536 Merapi

Discovery
- Discovered by: George Henry Peters
- Discovery site: Washington, D.C.
- Discovery date: 11 May 1904

Designations
- Pronunciation: /məˈrɑːpi/
- Named after: Mount Mĕrapi, West Sumatera
- Alternative designations: 1904 OF
- Adjectives: Merapian

Orbital characteristics
- Epoch 31 July 2016 (JD 2457600.5)
- Uncertainty parameter 0
- Observation arc: 111.94 yr (40885 d)
- Aphelion: 3.7977 AU (568.13 Gm)
- Perihelion: 3.1992 AU (478.59 Gm)
- Semi-major axis: 3.4984 AU (523.35 Gm)
- Eccentricity: 0.085546
- Orbital period (sidereal): 6.54 yr (2390.1 d)
- Mean anomaly: 302.40°
- Mean motion: 0° 9^{m} 2.232^{s} / day
- Inclination: 19.425°
- Longitude of ascending node: 59.239°
- Argument of perihelion: 295.862°

Physical characteristics
- Mean radius: 75.71±4.5 km 77.585 ± 1.765 km
- Mass: (2.61 ± 0.47) × 10^{19} kg
- Mean density: 13.36 ± 2.59 g/cm^{3}
- Synodic rotation period: 8.78 h (0.366 d)
- Geometric albedo: 0.0452±0.006
- Absolute magnitude (H): 8.2

= 536 Merapi =

Main belt asteroid orbiting the Sun

536 Merapi is a main belt asteroid orbiting the Sun.
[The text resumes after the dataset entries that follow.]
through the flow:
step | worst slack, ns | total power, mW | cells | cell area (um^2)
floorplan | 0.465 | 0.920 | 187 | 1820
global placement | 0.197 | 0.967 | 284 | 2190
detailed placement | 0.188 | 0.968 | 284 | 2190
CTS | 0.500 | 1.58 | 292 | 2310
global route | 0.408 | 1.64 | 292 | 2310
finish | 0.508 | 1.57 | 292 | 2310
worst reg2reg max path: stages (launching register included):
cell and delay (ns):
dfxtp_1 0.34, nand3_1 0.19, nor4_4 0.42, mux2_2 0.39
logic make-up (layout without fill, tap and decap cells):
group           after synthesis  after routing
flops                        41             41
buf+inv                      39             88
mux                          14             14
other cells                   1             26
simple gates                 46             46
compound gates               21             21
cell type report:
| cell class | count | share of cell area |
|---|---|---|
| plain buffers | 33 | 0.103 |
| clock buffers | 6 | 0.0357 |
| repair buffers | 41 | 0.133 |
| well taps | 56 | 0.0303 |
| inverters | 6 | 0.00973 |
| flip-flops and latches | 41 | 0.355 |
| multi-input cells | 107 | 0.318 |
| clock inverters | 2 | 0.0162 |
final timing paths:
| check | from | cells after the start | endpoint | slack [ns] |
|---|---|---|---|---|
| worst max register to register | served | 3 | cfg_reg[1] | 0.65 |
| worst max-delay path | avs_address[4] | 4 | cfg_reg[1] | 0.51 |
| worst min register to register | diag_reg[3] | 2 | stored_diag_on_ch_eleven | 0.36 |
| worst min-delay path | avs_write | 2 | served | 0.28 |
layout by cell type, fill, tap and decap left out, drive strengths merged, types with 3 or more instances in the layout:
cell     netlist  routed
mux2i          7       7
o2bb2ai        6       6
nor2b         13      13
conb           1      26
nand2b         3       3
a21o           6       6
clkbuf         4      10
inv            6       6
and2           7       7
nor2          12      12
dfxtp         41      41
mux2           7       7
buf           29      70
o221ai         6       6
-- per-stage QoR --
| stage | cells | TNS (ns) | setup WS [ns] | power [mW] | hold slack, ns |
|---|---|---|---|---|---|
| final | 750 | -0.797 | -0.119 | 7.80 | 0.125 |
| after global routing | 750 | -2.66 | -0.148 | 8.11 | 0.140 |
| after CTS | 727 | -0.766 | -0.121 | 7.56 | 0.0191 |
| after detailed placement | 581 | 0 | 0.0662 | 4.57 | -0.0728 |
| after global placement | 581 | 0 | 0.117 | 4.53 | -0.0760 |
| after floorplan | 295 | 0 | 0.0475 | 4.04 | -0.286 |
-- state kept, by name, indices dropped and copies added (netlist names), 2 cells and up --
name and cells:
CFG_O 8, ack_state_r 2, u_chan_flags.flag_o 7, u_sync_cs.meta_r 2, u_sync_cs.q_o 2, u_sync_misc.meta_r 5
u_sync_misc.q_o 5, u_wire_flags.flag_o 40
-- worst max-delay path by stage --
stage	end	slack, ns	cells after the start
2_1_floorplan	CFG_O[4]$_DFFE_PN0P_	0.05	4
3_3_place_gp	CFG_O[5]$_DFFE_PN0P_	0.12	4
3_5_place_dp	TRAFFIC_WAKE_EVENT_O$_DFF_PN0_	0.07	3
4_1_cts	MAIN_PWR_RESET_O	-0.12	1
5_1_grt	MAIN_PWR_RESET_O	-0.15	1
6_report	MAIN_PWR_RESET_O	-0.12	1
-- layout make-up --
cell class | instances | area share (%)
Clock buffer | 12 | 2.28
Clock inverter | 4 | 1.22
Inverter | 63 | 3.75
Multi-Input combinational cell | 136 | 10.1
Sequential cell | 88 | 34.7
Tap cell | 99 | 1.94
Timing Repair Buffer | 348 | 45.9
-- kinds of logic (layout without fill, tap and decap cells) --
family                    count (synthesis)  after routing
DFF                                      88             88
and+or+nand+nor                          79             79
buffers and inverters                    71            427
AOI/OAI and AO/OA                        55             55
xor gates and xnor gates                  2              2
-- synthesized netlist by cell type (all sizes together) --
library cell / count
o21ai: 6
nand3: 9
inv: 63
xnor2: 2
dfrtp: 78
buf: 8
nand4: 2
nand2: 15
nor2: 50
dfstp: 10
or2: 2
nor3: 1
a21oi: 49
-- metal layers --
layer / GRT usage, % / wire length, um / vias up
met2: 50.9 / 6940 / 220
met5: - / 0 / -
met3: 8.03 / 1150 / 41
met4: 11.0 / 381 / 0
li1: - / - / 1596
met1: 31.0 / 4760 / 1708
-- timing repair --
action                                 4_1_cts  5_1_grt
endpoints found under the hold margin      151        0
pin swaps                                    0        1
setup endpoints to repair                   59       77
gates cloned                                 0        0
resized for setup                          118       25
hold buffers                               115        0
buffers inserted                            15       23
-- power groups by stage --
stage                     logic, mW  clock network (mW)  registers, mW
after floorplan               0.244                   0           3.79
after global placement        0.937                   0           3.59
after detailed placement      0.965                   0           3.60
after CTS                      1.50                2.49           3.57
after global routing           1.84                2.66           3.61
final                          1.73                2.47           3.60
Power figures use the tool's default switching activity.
### config.mk
export PLATFORM = sky130hd
export DESIGN_NAME = qed_decoder
export DESIGN_NICKNAME = d
export VERILOG_FILES = /design/src/rtl/qed_pkg.sv /design/src/rtl/qed_decoder.sv /design/src/rtl/qed_divider.sv
export VERILOG_INCLUDE_DIRS = /design/src /design/src/rtl
export SDC_FILE = /design/constraint.sdc
export NUM_CORES = 1
export LEC_CHECK = 0
export BUFFER_PORTS_ARGS = -buffer_cell sky130_fd_sc_hd__buf_2
export CORE_MARGIN = 1
export CORE_UTILIZATION = 25
export DETAILED_ROUTE_END_ITERATION = 8
export GPL_TIMING_DRIVEN = 0
export PLACE_DENSITY_LB_ADDON = 0.25
export SYNTH_ARGS = -nofsm -noshare
export SYNTH_HDL_FRONTEND = slang
export SYNTH_SLANG_ARGS = --single-unit
export TNS_END_PERCENT = 100
### constraint.sdc
create_clock -name clk_i -period 6.6 [get_ports clk_i]
set_input_delay 0.33 -clock clk_i [delete_from_list [all_inputs] [get_ports clk_i]]
set_output_delay 0.33 -clock clk_i [all_outputs]
set_load 0.01 [all_outputs]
It was discovered by American astronomer George Henry Peters on May 11, 1904, from Washington, D.C.

Photometric observations of this asteroid at the Oakley Observatory in Terre Haute, Indiana, during 2006 gave a light curve with a period of 8.809 ± 0.008 hours and a brightness variation of 0.23 ± 0.05 in magnitude.